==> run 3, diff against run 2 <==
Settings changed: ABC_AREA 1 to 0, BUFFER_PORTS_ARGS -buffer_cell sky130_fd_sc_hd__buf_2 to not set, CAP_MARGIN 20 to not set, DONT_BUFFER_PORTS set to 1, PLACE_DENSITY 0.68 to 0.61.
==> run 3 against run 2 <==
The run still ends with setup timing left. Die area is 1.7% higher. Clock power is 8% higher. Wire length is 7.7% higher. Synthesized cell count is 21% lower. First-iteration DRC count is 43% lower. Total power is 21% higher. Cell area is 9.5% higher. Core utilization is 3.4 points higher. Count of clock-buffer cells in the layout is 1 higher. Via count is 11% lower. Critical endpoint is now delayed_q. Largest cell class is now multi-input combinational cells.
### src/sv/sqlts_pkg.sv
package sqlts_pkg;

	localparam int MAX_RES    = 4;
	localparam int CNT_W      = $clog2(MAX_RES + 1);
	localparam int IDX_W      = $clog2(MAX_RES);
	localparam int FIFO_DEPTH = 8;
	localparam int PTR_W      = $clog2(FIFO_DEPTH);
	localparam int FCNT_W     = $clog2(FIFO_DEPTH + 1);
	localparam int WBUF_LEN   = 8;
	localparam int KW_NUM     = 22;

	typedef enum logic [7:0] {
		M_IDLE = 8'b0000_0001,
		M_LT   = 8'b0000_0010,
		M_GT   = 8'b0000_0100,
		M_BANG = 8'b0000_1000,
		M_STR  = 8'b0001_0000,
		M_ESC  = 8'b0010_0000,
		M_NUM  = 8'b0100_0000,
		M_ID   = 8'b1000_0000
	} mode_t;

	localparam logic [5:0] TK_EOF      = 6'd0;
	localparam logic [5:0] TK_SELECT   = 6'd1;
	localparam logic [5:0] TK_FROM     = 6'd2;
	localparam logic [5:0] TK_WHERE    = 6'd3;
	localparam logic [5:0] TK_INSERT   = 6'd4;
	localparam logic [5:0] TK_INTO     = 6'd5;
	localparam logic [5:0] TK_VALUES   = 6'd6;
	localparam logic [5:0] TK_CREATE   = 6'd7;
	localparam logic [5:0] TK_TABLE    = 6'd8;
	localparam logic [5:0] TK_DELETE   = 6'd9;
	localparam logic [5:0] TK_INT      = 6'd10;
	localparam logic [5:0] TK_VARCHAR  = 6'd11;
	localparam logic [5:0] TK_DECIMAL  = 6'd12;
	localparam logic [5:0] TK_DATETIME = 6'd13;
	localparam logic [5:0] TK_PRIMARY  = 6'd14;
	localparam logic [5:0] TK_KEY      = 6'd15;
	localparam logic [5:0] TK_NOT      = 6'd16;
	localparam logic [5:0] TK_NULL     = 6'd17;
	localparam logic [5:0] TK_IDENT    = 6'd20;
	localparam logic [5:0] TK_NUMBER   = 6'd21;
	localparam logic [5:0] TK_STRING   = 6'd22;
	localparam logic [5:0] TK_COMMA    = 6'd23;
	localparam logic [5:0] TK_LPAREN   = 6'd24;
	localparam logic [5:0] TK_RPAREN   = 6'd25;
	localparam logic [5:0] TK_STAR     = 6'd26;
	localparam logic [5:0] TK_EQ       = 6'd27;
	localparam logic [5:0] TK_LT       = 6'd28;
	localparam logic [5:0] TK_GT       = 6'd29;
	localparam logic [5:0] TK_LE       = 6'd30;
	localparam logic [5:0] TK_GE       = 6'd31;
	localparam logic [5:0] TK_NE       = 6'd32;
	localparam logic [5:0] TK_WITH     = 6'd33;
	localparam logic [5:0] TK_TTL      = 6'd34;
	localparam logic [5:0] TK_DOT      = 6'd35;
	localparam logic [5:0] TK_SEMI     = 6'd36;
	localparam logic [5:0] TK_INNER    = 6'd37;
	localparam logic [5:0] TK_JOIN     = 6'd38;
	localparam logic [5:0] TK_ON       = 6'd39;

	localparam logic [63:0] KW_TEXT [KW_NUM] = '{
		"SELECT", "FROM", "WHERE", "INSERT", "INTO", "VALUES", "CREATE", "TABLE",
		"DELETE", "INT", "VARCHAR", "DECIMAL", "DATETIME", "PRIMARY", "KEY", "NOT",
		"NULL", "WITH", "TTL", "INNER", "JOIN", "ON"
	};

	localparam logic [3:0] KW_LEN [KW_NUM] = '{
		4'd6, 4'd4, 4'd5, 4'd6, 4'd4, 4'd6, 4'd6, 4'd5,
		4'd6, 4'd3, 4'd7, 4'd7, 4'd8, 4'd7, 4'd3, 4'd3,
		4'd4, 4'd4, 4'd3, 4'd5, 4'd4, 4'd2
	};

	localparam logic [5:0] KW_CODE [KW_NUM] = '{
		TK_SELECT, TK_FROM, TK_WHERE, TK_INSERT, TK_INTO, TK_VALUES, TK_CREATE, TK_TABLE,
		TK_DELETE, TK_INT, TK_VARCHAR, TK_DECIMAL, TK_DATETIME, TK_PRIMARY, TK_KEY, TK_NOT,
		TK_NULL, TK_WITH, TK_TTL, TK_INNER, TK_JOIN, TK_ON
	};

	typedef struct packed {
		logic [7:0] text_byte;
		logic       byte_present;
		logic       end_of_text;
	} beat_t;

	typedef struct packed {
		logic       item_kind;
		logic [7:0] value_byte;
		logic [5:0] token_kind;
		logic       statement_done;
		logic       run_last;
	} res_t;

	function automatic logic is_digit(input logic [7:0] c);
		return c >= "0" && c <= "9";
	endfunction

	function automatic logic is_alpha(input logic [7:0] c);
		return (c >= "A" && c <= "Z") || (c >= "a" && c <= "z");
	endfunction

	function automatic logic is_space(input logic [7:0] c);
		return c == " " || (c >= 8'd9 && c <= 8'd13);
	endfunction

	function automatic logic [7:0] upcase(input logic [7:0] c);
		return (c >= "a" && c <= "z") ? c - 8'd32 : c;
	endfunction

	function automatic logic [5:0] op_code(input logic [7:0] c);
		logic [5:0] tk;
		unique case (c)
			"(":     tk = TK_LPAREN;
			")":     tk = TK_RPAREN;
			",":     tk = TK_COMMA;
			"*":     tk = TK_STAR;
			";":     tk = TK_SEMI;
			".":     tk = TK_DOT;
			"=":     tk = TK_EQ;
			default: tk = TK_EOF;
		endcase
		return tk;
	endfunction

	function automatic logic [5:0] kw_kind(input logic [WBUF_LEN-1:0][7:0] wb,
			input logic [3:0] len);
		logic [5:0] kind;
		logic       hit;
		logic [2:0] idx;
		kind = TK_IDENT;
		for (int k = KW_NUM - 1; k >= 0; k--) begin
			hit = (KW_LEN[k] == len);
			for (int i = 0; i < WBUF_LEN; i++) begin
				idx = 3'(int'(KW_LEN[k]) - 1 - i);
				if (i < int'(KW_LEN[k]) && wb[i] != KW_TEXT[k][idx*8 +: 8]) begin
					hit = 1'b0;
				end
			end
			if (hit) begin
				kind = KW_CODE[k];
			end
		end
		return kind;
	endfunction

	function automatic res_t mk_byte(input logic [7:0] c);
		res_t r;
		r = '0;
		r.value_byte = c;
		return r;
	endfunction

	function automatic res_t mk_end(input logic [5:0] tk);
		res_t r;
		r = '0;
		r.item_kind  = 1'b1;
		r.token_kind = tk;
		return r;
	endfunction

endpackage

● WHAT THIS TASK INVOLVES:
Go through the entries and copy each line holding the string "against".

● WRITTEN RESPONSE:
==> run 3, diff against run 2 <==
==> run 3 against run 2 <==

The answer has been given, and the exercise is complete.